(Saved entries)
◇ ◇ ◇ ◇ ◇ ◇ ◇

`src/design/isp_pkg.sv`:
```
// Shared types and constants of the programming target.
// No dependencies.
`timescale 1ns / 1ps
package isp_pkg;
	localparam int PageWords   = 32;
	localparam int FlashPages  = 128;
	localparam int EepromBytes = 512;
	localparam int FlashWords  = PageWords * FlashPages;
	localparam int PwW = $clog2(PageWords);
	localparam int PgW = $clog2(FlashPages);
	localparam int FwW = $clog2(FlashWords);
	localparam int EeW = $clog2(EepromBytes);

	localparam logic [1:0] ST_OK      = 2'd0;
	localparam logic [1:0] ST_IGNORED = 2'd1;
	localparam logic [1:0] ST_UNKNOWN = 2'd2;

	localparam logic [7:0] OP_AC = 8'hAC;
	localparam logic [7:0] OP_SIG = 8'h30;
	localparam logic [7:0] OP_FRL = 8'h20;
	localparam logic [7:0] OP_FRH = 8'h28;
	localparam logic [7:0] OP_PLL = 8'h40;
	localparam logic [7:0] OP_PLH = 8'h48;
	localparam logic [7:0] OP_PCM = 8'h4C;
	localparam logic [7:0] OP_EER = 8'hA0;
	localparam logic [7:0] OP_EEW = 8'hC0;
	localparam logic [7:0] OP_FLR = 8'h50;
	localparam logic [7:0] OP_FHR = 8'h58;
	localparam logic [7:0] OP_LKW = 8'h5C;
	localparam logic [7:0] SUB_EN = 8'h53;
	localparam logic [7:0] SUB_ER = 8'h80;
	localparam logic [7:0] SUB_FW = 8'hA0;

	localparam logic [1:0] CFG_SIG0 = 2'd0;
	localparam logic [1:0] CFG_SIG1 = 2'd1;
	localparam logic [1:0] CFG_SIG2 = 2'd2;
	localparam logic [1:0] CFG_FH   = 2'd3;

	typedef enum logic [3:0] {
		K_NONE, K_ERASE, K_FUSEW, K_SIG, K_FLR, K_PLOAD, K_COMMIT,
		K_EER, K_EEW, K_FUSER, K_HIR, K_LOCKR, K_LOCKW
	} kind_t;

	typedef struct packed {
		kind_t      kind;
		logic       hi;
		logic [7:0] b1;
		logic [7:0] b2;
		logic [7:0] b3;
		logic [1:0] st;
	} cmd_t;

	typedef struct packed {
		logic [7:0] echo_byte;
		logic [7:0] read_data;
		logic [1:0] status;
	} rsp_t;
endpackage

```
`src/design/isp_queue.sv`:
```
// Two-entry command queue between front and back end.
// Depends on isp_pkg.
`timescale 1ns / 1ps
module isp_queue (
	input  logic          clk,
	input  logic          arst_n,
	input  logic          push,
	input  isp_pkg::cmd_t push_cmd,
	output logic          full,
	input  logic          pop,
	output logic          not_empty,
	output isp_pkg::cmd_t head
);
	isp_pkg::cmd_t mem_q [2];
	logic          wp_q, rp_q;
	logic [1:0]    cnt_q;

	assign full      = cnt_q == 2'd2;
	assign not_empty = cnt_q != 2'd0;
	assign head      = mem_q[rp_q];

	always_ff @(posedge clk) begin
		if (push) mem_q[wp_q] <= push_cmd;
	end

	always_ff @(posedge clk or negedge arst_n) begin
		if (!arst_n) begin
			wp_q <= 1'b0; rp_q <= 1'b0; cnt_q <= 2'd0;
		end else begin
			if (push) wp_q <= !wp_q;
			if (pop) rp_q <= !rp_q;
			cnt_q <= cnt_q + {1'b0, push} - {1'b0, pop};
		end
	end
endmodule

```
`config.mk`:
```
export PLATFORM = sky130hd
export DESIGN_NAME = isp_queue
export DESIGN_NICKNAME = d
export VERILOG_FILES = /design/src/design/isp_pkg.sv /design/src/design/isp_queue.sv
export SDC_FILE = /design/constraint.sdc
export NUM_CORES = 1
export LEC_CHECK = 0
export ABC_CLOCK_PERIOD_IN_PS = 2400
export BUFFER_PORTS_ARGS = -buffer_cell sky130_fd_sc_hd__buf_2
export CORE_AREA = 4 4 80 82
export DETAILED_ROUTE_END_ITERATION = 8
export DIE_AREA = 0 0 84 86
export HOLD_SLACK_MARGIN = 0.06
export PLACE_DENSITY = 0.8
export SLEW_MARGIN = 10
export SYNTH_ARGS = -nofsm -noshare
export SYNTH_HDL_FRONTEND = slang
export SYNTH_SLANG_ARGS = --single-unit
```
`constraint.sdc`:
```
create_clock -name clk -period 2.4 [get_ports clk]
set_input_delay 0.24 -clock clk [delete_from_list [all_inputs] [get_ports clk]]
set_output_delay 0.24 -clock clk [all_outputs]
set_load 0.03 [all_outputs]
```
==> run metrics <==
final setup slack of the worst path roughly 0.61 ns; fraction of final layout cells with drive strength greater than 1 slightly below 60%; Fin Clk Skew around 0.0066 ns; Worst setup EP type output port; Post-Synthesis Cells 112; DR iter-0 viols between 40 and 50; die area between 7000 and 8000 sq um; TritonCTS clock tree yes; worst IR drop on VDD about 0.00065 V; Max Used Layer met4; CTS sink cnt between 60 and 70; area share of the largest cell type after synthesis 71.88%; Final Max Slew Viols 0; minimum clock period ~1.8 ns; wire length on met1 1646 microns; port bufs 67; number of CTS-inserted buffers 9; leakage power summed over all cells between 1 and 1.5 nW; remaining global-route overflow 0; warnings from Yosys 0; total number of vias roughly 1200; Max H-tree Level 3; library cells used by synthesis 13; unrepaired setup endpoints after global routing false; nets@finish about 230; total power after layout 3.910 mW; Highest Clock Rate 559.7 MHz; endpoints failing hold 0; detailed-placement wirelength estimate ~3000 microns; CP required between 2 and 2.5 ns; largest net degree at the start of global routing 25; routed wire length roughly 4200 microns; kind of critical path reg -> out; Floorplan Core Area ~5700 sq um; critical path data arrival time between 1.5 and 2 ns; routed wire length on met3 273 microns; post-CTS repair timing setup buffer count 0; status finished clean; number of detailed-routing iterations run before antenna repair 4; y dimension of the die approximately 86 microns; initial antenna violation count 0; Total GRT Usage 12.83%; post-synth top area cell edfxtp_1; crit start category flip-flop; number of gates given a new drive strength after cts 0; via count of the first global-routing pass 1360; top-level port count 68; Maximum Capacitance Violations 0; Max-Slew Margin vs Limit slightly below 70%; count of final setup violators 0; fraction of the cycle the final worst path needs 74.44%; critical-path maximum fanout 18; buffer depth of the longest clock path 2; Area growth syn-to-layout 22.08%; Slew @ Worst Pin between 0.4 and 0.5 ns; antenna diode instance count 0; first-pass GRT wire length 6651 microns; class of the tightest hold or removal check in -> reg; cts-stage hold buffer count 1; Synth Register Bits 66; fill count about 470; worst skew pair latency about 0.33 ns; sequential fraction of the synthesis area between 70% and 80%; Mapped Avg Cell Area about 23 sq um; Avg Vias per Cell between 4 and 5; Clock transition at path regs about 0.07 ns; Synth Cell Area ~2600 sq um; Setup WS pre-CTS 0.9433 ns; drt wl/cell approximately 16 microns; DRC errors left 0; post-synthesis net count approximately 150; global placement routability congestion slightly below 0.7; master cell of the clock root buffer clkbuf_8; initial core utilization between 40% and 50%; width of the die between 80 and 90 microns; power density over the cells 1237 nW/um^2; Final ANT Viol Nets 0; routed wl met2 2187 microns; Std-Cell Rows 28; ranking of synthesized cells by area edfxtp_1 (72%), mux2_4 (17%), dfrtp_1 (3.9%); setup TNS 0 ns
[layout make-up]
cell class,instances,area [sq um],share of cell area [%]
flip-flops and latches,66,1963,62.09
clock inverters,5,21.27,0.6727
repair buffers,72,387.9,12.27
clock buffers,11,131.4,4.155
inverters,2,7.507,0.2374
multi-input cells,40,556.8,17.61
well taps,75,93.84,2.968
[worst max-delay path, stage by stage, from the launching register on]
cell,delay [ns]
dfrtp_2,0.36
buf_4,0.31
mux2_2,0.38
buf_2,0.18
[flip-flops by register name (all words and copies together), names as in the netlist]
| signal | cells |
|---|---|
| cnt_q | 2 |
| mem_q | 62 |
| rp_q | 1 |
| wp_q | 1 |
[where the power goes]
part / switching, mW / leakage, nW / internal (mW)
Clock: 0.363 / 0.0796 / 0.361
Sequential: 0.0766 / 0.628 / 1.54
Combinational: 0.925 / 0.602 / 0.647
Total: 1.36 / 1.31 / 2.55
[metal layers]
metal  GRT usage [%]  vias up
li1                -      591
met1           13.27      585
met2           21.55       41
met3           5.283        8
met4           8.333        0
met5               0        -
[cell usage after synthesis]
cell,instances
mux2_2,2
mux2_4,29
xor3_1,1
inv_1,2
ha_1,2
or2_2,1
nor2b_1,2
dfrtp_1,4
buf_12,3
edfxtp_1,62
xor2_1,2
buf_6,1
and2_1,1
[layout by cell type (no fill, tap or decap)]
| cell type | count |
|---|---|
| and2_1 | 1 |
| buf_12 | 1 |
| buf_2 | 67 |
| buf_4 | 3 |
| clkbuf_1 | 2 |
| clkbuf_8 | 9 |
| clkinv_1 | 3 |
| clkinv_2 | 2 |
| dfrtp_1 | 3 |
| dfrtp_2 | 1 |
| dlygate4sd3_1 | 1 |
| edfxtp_1 | 62 |
| ha_1 | 2 |
| inv_1 | 2 |
| mux2_2 | 2 |
| mux2_4 | 29 |
| nor2b_1 | 1 |
| nor2b_4 | 1 |
| or2_2 | 1 |
| xor2_1 | 2 |
| xor3_1 | 1 |
[path summary, 6_finish.rpt]
check,start,endpoint,slack [ns],cells past startpoint
min reg2reg,wp_q$_DFFE_PN0P_,wp_q$_DFFE_PN0P_,0.54,1
max reg2reg,wp_q$_DFFE_PN0P_,mem_q[1][11]$_DFFE_PP_,0.99,2
max,rp_q$_DFFE_PN0P_,head[0],0.61,3
max in group asynchronous,arst_n,rp_q$_DFFE_PN0P_,2.02,2
min,push_cmd[7],mem_q[0][7]$_DFFE_PP_,0.10,1
min in group asynchronous,arst_n,cnt_q[0]$_DFF_PN0_,0.24,2
[metrics by stage]
step	util, %	instance area [sq um]	cells	hold slack [ns]
finish	55.03	3162	271	0.1003
global route	55.03	3162	271	0.07118
CTS	55.03	3162	271	0.07432
detailed placement	52.20	2999	254	0.05668
global placement	52.20	2999	254	0.05969
floorplan	-	2590	112	-0.05559
[logic make-up after synthesis]
group | synth area share, %
xor+xnor | 1.594
fa+ha+maj | 0.9660
buf+inv | 3.044
flops | 75.75
mux | 17.68
simple gates | 0.9664
Power figures use the tool's default switching activity.
### config.mk
export PLATFORM = sky130hd
export DESIGN_NAME = isp_front
export DESIGN_NICKNAME = d
export VERILOG_FILES = /design/src/design/isp_pkg.sv /design/src/design/isp_front.sv
export SDC_FILE = /design/constraint.sdc
export NUM_CORES = 1
export LEC_CHECK = 0
export ABC_AREA = 1
export BUFFER_PORTS_ARGS = -buffer_cell sky130_fd_sc_hd__buf_2
export CAP_MARGIN = 20
export CORE_MARGIN = 10
export CORE_UTILIZATION = 38
export DETAILED_ROUTE_END_ITERATION = 7
export HOLD_SLACK_MARGIN = 0.08
export PLACE_DENSITY_LB_ADDON = 0.05
export SYNTH_ARGS = -nofsm -noshare
export SYNTH_HDL_FRONTEND = slang
export SYNTH_SLANG_ARGS = --single-unit
### constraint.sdc
create_clock -name clk -period 1.5 [get_ports clk]
set_clock_uncertainty 0.05 [all_clocks]
set_input_delay 0.15 -clock clk [delete_from_list [all_inputs] [get_ports clk]]
set_output_delay 0.15 -clock clk [all_outputs]
set_load 0.02 [all_outputs]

◇ ◇ ◇ ◇ ◇ ◇ ◇

» **TASK**:
Return exactly the line that contains "flops | 75.75" and every line after it, through the last line of the records.

» **OUTPUT BELOW**:
flops | 75.75
mux | 17.68
simple gates | 0.9664
Power figures use the tool's default switching activity.
### config.mk
export PLATFORM = sky130hd
export DESIGN_NAME = isp_front
export DESIGN_NICKNAME = d
export VERILOG_FILES = /design/src/design/isp_pkg.sv /design/src/design/isp_front.sv
export SDC_FILE = /design/constraint.sdc
export NUM_CORES = 1
export LEC_CHECK = 0
export ABC_AREA = 1
export BUFFER_PORTS_ARGS = -buffer_cell sky130_fd_sc_hd__buf_2
export CAP_MARGIN = 20
export CORE_MARGIN = 10
export CORE_UTILIZATION = 38
export DETAILED_ROUTE_END_ITERATION = 7
export HOLD_SLACK_MARGIN = 0.08
export PLACE_DENSITY_LB_ADDON = 0.05
export SYNTH_ARGS = -nofsm -noshare
export SYNTH_HDL_FRONTEND = slang
export SYNTH_SLANG_ARGS = --single-unit
### constraint.sdc
create_clock -name clk -period 1.5 [get_ports clk]
set_clock_uncertainty 0.05 [all_clocks]
set_input_delay 0.15 -clock clk [delete_from_list [all_inputs] [get_ports clk]]
set_output_delay 0.15 -clock clk [all_outputs]
set_load 0.02 [all_outputs]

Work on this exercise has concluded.